Various heat treatments were also applied to the foils having other compositions shown in Table 1, and the oxidation resistance was investigated and the same arrangement was conducted. The results are shown in Table 2. In each of Examples 1 to 10 of the present invention in which the sample having the chemical composition within the range of the present invention was subjected to the heat treatment of the present invention, the oxidation resistance of the heat-treated material was improved more than twice.
The effect of the present invention is clearly recognized.

On the other hand, even when the samples having the chemical composition range of the present invention were used, the O ₂ partial pressure in the heat treatment atmosphere gas exceeded the range of the present invention, Comparative Examples 1 and 2, and the N ₂ gas concentration was In Comparative Example 3 which exceeds the range of the present invention, the effect of improving the oxidation resistance by the heat treatment is hardly seen. Further, in Comparative Example 4 in which the heat treatment atmosphere satisfies the range of the present invention but the heat treatment temperature is low, and Comparative Example 5 in which the heat treatment retention time is short, a sufficient protective film is not formed by the heat treatment and the oxidation resistance is Not improved. Further, in Comparative Example 6 in which the sample material 9 whose Al content in the alloy is less than the specified range of the present invention is heat-treated, the oxidation rapidly progresses even when the heat treatment of the present invention is applied and high-temperature oxidation resistance is required. It turns out that it is not suitable for.

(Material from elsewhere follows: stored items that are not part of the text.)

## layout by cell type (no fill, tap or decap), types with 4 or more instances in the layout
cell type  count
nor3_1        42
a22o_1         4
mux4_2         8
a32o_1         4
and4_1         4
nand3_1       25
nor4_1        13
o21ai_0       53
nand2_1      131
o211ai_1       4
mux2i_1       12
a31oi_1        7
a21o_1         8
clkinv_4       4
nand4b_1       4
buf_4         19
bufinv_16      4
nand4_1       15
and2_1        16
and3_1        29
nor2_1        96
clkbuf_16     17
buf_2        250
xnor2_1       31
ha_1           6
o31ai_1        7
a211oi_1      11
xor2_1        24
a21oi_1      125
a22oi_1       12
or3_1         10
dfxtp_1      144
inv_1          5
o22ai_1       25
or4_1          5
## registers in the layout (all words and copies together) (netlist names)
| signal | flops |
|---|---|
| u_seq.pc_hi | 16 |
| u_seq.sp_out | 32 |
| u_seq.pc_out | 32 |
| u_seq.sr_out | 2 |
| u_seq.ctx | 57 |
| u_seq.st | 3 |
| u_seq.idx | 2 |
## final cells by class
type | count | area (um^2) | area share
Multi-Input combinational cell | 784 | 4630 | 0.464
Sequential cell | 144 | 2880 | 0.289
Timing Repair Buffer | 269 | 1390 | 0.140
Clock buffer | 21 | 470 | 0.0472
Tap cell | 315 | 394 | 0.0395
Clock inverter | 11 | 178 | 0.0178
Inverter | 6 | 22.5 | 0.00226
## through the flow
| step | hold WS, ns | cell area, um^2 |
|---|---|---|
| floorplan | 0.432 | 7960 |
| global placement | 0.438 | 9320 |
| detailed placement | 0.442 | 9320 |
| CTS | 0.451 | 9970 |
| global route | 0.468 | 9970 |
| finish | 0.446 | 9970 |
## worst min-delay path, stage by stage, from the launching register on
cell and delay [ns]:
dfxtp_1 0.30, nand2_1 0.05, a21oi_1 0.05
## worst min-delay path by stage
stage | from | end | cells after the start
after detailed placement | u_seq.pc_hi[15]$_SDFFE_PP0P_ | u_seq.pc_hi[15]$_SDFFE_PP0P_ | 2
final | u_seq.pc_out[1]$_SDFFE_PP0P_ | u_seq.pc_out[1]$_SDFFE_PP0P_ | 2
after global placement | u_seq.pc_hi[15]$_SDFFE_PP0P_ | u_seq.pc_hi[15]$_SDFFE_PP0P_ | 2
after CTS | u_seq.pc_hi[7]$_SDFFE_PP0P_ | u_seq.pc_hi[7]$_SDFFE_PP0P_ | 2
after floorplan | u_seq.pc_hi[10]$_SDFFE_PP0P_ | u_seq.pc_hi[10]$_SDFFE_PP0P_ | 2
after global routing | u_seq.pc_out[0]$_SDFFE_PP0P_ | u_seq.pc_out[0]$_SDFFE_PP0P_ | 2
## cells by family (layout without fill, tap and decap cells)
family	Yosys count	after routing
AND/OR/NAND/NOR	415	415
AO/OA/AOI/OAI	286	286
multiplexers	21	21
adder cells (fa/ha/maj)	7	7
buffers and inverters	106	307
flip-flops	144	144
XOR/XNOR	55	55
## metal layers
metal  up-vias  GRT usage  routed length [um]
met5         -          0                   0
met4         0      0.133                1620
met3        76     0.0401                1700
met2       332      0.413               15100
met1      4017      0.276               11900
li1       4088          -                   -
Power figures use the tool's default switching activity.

(Example 2) Next, a foil strip manufactured by an actual stainless steel manufacturing process was subjected to a manufacturing experiment by the heat treatment of the present invention using a bright annealing line. Table 3 shows the chemical composition of the foil strip used in the experiment, and Table 4 shows the heat treatment conditions and the evaluation results of oxidation resistance. It is apparent that the heat treatment of the present invention is applied to the factory production line to significantly improve the oxidation resistance as compared with the raw material having the same composition as rolled.

[0019]

[Table 1]

[0020]

[Table 2]

[0021]

[Table 3]

[0022]

[Table 4]

[0023]

F produced by the production method of the present invention
The e-Cr-Al alloy foil is capable of stably imparting remarkably excellent oxidation resistance characteristics (oxidation resistance improvement ratio of 2 or more) even with the same composition as compared with the foil manufactured by the conventional manufacturing method. Became. As a result, when it is used as a metal carrier for exhaust gas such as automobiles and motorcycles that require oxidation resistance at high temperatures, it has a longer life and can be used at high temperatures, and thus has a great role for environmental protection.

[Brief description of drawings]

FIG. 1 is a diagram showing a comparison of the oxidation resistance of materials having the same composition with and without the heat treatment of the present invention.

Claims (2)

[Claims] 1. A steel composition, by weight%, Cr: 5-30%, A
l: 2 to 8%, one or more rare earth elements (REM): in order to produce a Fe-Cr-Al alloy foil containing 0.01 to 0.3% in total, rolled into a foil having a thickness of 0.2 mm or less Then, in an atmosphere of non-oxidizing gas in which the O ₂ partial pressure in the gas is 1 × 10 ² Pa or less and the N ₂ concentration is 30% or less,
F excellent in oxidation resistance, characterized by performing a final heat treatment for 5 seconds or more in a temperature range of ℃ to 1100 ℃.
Method for manufacturing e-Cr-Al alloy foil. 2. The alloy foil further comprises Ti, Zr, Hf, Nb.
And at least one element selected from V is 0.00
The manufacturing method of the Fe-Cr-Al alloy foil excellent in oxidation resistance according to claim 1, which contains 5 to 0.3%.